[Stored dataset items]
***

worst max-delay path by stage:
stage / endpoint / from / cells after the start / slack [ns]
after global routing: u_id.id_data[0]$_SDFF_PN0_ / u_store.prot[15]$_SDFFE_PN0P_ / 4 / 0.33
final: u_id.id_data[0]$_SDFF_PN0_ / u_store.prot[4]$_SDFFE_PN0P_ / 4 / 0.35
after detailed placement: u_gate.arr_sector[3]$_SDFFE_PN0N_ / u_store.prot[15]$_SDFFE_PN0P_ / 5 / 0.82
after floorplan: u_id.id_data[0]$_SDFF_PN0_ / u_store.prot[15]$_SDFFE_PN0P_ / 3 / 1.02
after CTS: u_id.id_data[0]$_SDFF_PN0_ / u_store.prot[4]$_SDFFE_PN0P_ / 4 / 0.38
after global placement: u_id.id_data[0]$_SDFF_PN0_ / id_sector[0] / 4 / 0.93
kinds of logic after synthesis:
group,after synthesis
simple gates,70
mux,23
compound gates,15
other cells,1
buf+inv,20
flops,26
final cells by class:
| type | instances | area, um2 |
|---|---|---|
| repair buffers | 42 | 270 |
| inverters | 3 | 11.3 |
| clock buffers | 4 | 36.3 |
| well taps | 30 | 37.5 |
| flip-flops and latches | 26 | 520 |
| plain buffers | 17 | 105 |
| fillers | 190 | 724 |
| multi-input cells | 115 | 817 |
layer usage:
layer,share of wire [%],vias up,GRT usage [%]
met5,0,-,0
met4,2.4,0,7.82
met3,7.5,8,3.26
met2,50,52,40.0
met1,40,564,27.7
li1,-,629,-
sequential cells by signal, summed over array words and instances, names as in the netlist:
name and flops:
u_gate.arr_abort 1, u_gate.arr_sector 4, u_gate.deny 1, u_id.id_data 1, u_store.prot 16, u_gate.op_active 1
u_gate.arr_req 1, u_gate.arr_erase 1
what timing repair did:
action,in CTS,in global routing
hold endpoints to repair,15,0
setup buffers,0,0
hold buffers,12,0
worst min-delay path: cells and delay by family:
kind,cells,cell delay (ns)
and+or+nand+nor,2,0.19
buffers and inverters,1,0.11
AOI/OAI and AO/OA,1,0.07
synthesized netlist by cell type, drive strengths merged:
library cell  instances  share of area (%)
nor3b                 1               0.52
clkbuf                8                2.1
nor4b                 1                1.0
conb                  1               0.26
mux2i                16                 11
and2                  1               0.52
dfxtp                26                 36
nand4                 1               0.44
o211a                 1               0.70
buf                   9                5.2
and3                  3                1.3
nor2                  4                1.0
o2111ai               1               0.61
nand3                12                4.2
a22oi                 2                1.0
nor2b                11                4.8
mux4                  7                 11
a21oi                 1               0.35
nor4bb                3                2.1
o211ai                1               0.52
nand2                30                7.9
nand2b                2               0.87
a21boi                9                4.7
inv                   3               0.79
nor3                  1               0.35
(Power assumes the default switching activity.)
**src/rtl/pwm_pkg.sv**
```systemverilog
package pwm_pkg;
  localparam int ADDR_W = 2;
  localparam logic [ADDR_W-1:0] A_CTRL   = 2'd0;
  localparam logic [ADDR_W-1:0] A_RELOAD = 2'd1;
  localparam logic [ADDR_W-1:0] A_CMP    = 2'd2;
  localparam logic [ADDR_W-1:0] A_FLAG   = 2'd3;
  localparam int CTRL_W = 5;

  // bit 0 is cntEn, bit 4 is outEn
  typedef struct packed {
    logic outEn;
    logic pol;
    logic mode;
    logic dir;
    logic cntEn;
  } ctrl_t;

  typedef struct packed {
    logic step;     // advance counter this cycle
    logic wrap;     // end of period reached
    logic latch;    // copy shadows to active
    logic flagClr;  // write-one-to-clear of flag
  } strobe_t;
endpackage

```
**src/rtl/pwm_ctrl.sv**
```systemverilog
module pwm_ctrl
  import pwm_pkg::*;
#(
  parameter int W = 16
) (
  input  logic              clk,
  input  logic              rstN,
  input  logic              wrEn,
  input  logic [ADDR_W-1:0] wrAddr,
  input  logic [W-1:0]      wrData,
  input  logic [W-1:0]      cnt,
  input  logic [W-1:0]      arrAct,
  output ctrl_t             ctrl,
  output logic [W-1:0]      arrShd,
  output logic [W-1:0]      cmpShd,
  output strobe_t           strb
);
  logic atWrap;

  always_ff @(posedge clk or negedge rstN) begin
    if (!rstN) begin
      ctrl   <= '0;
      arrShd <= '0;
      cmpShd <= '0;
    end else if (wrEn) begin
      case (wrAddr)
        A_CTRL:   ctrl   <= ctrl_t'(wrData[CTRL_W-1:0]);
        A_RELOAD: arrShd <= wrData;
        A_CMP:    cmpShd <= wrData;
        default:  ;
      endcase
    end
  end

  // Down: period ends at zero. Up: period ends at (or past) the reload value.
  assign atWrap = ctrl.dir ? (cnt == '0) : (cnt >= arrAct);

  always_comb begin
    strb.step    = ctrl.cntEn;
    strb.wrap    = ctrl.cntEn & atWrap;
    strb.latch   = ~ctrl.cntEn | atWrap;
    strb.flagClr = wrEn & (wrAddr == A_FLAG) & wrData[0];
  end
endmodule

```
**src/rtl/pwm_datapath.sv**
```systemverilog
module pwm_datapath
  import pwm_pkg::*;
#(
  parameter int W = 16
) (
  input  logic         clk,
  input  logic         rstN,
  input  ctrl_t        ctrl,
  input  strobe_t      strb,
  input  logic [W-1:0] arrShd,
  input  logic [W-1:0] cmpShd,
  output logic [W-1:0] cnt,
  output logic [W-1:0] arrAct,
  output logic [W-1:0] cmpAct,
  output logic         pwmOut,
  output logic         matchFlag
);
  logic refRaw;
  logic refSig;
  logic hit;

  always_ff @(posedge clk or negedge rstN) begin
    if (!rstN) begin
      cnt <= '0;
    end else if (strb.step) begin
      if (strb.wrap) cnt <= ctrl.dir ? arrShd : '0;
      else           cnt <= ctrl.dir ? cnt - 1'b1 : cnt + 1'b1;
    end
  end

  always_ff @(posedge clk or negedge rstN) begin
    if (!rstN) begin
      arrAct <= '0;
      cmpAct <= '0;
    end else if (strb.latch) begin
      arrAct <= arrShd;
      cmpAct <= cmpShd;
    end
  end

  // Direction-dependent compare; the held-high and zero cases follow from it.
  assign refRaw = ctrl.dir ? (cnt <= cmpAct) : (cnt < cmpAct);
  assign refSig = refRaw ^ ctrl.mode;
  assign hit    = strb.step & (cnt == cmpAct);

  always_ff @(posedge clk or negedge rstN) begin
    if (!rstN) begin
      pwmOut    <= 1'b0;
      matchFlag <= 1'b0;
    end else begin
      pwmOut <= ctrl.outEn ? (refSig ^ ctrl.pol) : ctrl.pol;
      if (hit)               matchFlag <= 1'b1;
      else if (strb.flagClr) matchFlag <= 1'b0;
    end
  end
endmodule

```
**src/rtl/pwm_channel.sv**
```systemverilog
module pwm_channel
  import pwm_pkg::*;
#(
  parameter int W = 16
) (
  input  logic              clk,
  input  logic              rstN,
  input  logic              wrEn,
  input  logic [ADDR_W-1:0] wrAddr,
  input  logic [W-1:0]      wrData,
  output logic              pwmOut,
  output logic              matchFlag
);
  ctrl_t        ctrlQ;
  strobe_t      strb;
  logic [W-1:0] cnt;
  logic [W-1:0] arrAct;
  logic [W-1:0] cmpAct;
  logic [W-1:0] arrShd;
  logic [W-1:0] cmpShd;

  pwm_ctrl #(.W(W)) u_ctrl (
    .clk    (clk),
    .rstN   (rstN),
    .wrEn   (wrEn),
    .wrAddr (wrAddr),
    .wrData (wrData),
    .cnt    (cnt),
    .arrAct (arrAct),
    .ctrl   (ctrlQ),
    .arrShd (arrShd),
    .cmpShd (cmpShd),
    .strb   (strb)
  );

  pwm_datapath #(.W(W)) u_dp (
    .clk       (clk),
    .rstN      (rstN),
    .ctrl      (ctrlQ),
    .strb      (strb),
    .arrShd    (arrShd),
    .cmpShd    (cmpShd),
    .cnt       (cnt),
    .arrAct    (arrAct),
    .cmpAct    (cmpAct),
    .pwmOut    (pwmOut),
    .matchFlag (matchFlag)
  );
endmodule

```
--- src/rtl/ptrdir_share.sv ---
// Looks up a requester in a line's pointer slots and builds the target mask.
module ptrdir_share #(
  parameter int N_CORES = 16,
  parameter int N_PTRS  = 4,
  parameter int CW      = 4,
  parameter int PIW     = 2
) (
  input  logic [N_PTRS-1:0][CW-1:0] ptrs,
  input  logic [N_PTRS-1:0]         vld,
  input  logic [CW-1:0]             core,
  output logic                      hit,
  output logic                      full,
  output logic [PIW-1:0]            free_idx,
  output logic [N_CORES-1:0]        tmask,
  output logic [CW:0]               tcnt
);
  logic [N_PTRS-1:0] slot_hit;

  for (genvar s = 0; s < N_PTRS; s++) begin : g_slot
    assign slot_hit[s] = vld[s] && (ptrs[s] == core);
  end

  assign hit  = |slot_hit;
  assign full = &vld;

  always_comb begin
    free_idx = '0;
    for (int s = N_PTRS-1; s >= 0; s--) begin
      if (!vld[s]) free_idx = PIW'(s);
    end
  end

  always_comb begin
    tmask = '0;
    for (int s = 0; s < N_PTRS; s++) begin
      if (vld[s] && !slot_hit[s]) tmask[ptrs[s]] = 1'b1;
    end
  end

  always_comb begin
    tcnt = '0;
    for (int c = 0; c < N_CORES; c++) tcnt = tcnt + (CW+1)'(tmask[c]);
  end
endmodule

***

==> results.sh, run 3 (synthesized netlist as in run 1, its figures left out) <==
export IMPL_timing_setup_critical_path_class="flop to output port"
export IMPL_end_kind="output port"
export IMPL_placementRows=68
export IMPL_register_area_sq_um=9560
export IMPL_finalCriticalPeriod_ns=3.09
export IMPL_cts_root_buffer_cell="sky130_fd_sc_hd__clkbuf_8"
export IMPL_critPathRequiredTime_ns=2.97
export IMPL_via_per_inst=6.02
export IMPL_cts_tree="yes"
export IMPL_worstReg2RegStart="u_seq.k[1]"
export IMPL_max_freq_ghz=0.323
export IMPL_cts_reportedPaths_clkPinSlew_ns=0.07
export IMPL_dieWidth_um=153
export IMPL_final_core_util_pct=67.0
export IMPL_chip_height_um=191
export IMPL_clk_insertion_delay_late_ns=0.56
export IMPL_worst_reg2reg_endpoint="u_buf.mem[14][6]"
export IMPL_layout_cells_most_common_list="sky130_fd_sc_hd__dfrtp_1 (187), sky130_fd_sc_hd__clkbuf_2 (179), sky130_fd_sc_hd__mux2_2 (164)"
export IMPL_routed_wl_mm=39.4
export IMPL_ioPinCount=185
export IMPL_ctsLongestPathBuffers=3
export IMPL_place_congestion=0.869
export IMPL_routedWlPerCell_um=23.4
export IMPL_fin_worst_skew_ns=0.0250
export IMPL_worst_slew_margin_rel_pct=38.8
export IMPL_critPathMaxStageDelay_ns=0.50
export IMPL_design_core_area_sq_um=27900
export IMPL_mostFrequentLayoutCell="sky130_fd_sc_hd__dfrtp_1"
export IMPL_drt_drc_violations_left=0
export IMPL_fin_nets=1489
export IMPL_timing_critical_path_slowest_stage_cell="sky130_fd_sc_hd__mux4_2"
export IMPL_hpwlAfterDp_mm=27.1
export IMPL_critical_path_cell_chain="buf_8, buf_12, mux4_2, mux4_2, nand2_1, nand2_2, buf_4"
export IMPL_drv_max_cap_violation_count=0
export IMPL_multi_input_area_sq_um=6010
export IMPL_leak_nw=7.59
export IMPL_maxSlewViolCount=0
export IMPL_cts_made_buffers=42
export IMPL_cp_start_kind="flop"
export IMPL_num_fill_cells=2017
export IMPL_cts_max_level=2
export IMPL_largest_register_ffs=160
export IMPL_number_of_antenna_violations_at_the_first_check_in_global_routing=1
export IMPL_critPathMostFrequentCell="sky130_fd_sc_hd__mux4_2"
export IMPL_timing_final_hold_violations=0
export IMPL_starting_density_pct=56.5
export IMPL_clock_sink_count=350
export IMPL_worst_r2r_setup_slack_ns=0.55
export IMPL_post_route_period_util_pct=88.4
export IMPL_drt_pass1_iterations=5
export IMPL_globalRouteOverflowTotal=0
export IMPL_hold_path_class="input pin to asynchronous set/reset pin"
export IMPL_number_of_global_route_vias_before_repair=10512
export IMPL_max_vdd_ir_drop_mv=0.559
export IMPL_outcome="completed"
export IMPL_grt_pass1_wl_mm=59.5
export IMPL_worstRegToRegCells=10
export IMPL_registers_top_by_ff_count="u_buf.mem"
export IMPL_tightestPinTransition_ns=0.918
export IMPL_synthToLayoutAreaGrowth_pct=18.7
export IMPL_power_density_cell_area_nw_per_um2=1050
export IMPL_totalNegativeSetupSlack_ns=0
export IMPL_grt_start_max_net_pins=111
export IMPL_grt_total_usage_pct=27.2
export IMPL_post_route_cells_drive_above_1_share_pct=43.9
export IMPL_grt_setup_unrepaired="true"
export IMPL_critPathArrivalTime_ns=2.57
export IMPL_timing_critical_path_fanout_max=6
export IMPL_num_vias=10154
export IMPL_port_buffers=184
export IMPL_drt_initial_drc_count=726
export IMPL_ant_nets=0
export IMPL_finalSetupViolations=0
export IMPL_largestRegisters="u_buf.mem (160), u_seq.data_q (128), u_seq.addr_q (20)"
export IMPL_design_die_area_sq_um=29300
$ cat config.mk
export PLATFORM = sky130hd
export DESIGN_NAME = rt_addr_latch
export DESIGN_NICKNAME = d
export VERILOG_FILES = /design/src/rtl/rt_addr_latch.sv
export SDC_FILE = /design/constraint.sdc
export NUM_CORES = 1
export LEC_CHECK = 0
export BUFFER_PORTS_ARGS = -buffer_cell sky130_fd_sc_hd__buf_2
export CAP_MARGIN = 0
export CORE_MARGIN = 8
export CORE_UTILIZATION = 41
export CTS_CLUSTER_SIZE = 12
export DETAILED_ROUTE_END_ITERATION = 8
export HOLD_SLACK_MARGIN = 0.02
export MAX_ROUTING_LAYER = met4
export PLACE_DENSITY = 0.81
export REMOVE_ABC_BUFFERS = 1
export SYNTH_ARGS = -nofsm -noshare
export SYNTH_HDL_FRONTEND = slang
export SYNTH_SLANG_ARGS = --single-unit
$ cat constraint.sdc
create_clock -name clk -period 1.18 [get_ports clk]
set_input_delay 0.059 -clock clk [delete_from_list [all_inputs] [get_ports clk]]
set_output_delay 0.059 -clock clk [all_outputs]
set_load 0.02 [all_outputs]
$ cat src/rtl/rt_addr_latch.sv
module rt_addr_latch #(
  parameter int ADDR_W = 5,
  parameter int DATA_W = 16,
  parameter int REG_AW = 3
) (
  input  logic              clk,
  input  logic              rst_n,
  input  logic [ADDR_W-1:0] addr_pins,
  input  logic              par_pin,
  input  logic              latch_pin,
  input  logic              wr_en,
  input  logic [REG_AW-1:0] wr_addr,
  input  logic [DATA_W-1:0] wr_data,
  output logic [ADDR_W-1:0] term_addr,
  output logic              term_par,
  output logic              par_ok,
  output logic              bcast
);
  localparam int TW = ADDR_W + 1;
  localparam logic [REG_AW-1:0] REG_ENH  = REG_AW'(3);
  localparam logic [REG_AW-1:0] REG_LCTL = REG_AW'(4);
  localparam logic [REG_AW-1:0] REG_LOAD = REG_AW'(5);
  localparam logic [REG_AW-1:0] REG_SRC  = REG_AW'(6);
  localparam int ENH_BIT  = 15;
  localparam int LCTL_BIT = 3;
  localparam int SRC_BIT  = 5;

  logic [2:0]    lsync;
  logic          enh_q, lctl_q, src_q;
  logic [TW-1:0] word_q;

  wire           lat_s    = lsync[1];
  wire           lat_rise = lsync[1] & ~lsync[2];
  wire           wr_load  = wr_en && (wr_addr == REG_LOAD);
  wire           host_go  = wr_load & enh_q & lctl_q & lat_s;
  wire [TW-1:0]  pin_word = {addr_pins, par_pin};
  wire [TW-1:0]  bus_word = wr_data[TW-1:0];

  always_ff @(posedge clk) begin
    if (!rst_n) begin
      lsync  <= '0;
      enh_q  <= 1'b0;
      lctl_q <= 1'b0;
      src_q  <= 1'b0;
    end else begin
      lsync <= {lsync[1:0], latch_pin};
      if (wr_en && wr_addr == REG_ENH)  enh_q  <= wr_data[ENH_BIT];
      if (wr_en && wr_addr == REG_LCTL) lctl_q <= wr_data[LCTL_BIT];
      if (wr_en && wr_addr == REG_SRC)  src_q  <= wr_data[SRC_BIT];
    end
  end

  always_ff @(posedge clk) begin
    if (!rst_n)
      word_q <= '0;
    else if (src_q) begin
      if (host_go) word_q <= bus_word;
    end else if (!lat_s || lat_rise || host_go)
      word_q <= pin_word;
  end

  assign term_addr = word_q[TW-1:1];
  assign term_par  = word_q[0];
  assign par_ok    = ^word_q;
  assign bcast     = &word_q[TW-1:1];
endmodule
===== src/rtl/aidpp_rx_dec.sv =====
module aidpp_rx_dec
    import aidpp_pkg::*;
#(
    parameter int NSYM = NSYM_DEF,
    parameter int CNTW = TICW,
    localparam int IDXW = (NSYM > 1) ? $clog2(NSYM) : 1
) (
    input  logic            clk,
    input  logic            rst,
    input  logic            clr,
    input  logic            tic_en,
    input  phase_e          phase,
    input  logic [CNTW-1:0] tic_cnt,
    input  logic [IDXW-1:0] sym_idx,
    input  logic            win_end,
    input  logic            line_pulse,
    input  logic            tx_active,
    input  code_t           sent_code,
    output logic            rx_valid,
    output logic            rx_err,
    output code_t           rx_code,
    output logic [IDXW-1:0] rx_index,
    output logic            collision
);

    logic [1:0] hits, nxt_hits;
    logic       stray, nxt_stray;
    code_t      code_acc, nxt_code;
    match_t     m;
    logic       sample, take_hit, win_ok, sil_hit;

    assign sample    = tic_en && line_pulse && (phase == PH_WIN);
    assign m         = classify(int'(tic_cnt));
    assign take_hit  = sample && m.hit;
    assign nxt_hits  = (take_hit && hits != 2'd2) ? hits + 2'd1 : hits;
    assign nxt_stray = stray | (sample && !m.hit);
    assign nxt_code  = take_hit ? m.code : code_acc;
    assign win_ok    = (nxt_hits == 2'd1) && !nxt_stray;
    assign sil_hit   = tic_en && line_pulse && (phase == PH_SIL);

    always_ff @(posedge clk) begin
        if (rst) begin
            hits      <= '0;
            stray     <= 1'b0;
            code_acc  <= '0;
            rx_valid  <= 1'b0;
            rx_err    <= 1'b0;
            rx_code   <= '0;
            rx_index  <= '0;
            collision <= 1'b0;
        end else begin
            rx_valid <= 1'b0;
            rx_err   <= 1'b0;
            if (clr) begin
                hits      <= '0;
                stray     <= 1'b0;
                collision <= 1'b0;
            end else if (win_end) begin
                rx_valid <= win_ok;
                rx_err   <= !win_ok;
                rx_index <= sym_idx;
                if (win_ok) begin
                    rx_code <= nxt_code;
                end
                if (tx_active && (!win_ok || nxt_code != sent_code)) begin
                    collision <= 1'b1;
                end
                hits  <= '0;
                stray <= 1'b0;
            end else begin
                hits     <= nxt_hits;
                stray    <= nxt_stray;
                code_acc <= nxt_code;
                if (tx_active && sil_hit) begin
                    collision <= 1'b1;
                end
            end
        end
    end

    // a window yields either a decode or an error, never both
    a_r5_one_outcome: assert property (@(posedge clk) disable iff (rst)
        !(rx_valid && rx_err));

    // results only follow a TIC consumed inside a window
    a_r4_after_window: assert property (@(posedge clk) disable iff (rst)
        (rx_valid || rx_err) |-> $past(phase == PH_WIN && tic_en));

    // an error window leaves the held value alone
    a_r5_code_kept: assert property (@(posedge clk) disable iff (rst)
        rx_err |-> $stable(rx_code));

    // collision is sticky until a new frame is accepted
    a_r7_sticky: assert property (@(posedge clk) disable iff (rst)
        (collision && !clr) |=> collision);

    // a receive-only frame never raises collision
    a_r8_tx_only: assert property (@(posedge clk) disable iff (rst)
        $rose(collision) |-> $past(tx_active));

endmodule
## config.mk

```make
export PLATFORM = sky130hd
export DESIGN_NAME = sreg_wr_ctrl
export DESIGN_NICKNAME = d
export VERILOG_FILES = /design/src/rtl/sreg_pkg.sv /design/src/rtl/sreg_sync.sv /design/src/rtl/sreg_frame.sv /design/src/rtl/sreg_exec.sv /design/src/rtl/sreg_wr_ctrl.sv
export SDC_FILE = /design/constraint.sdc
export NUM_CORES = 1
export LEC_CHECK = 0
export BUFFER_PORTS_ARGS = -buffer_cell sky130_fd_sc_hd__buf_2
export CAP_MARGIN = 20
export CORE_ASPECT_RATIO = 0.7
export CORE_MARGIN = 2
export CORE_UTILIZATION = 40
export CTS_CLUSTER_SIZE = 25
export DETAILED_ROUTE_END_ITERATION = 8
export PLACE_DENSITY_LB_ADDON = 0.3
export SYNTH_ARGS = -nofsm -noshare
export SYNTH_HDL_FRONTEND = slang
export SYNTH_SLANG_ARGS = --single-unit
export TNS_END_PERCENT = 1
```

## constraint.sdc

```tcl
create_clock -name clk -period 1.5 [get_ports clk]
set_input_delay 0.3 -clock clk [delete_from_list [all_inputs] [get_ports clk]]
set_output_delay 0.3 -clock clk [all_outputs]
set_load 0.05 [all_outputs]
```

***

> [ASSIGNMENT]:
In these entries, some lines may contain the string "flops". Give the number of such lines and nothing more.

> [ANSWER SECTION]:
3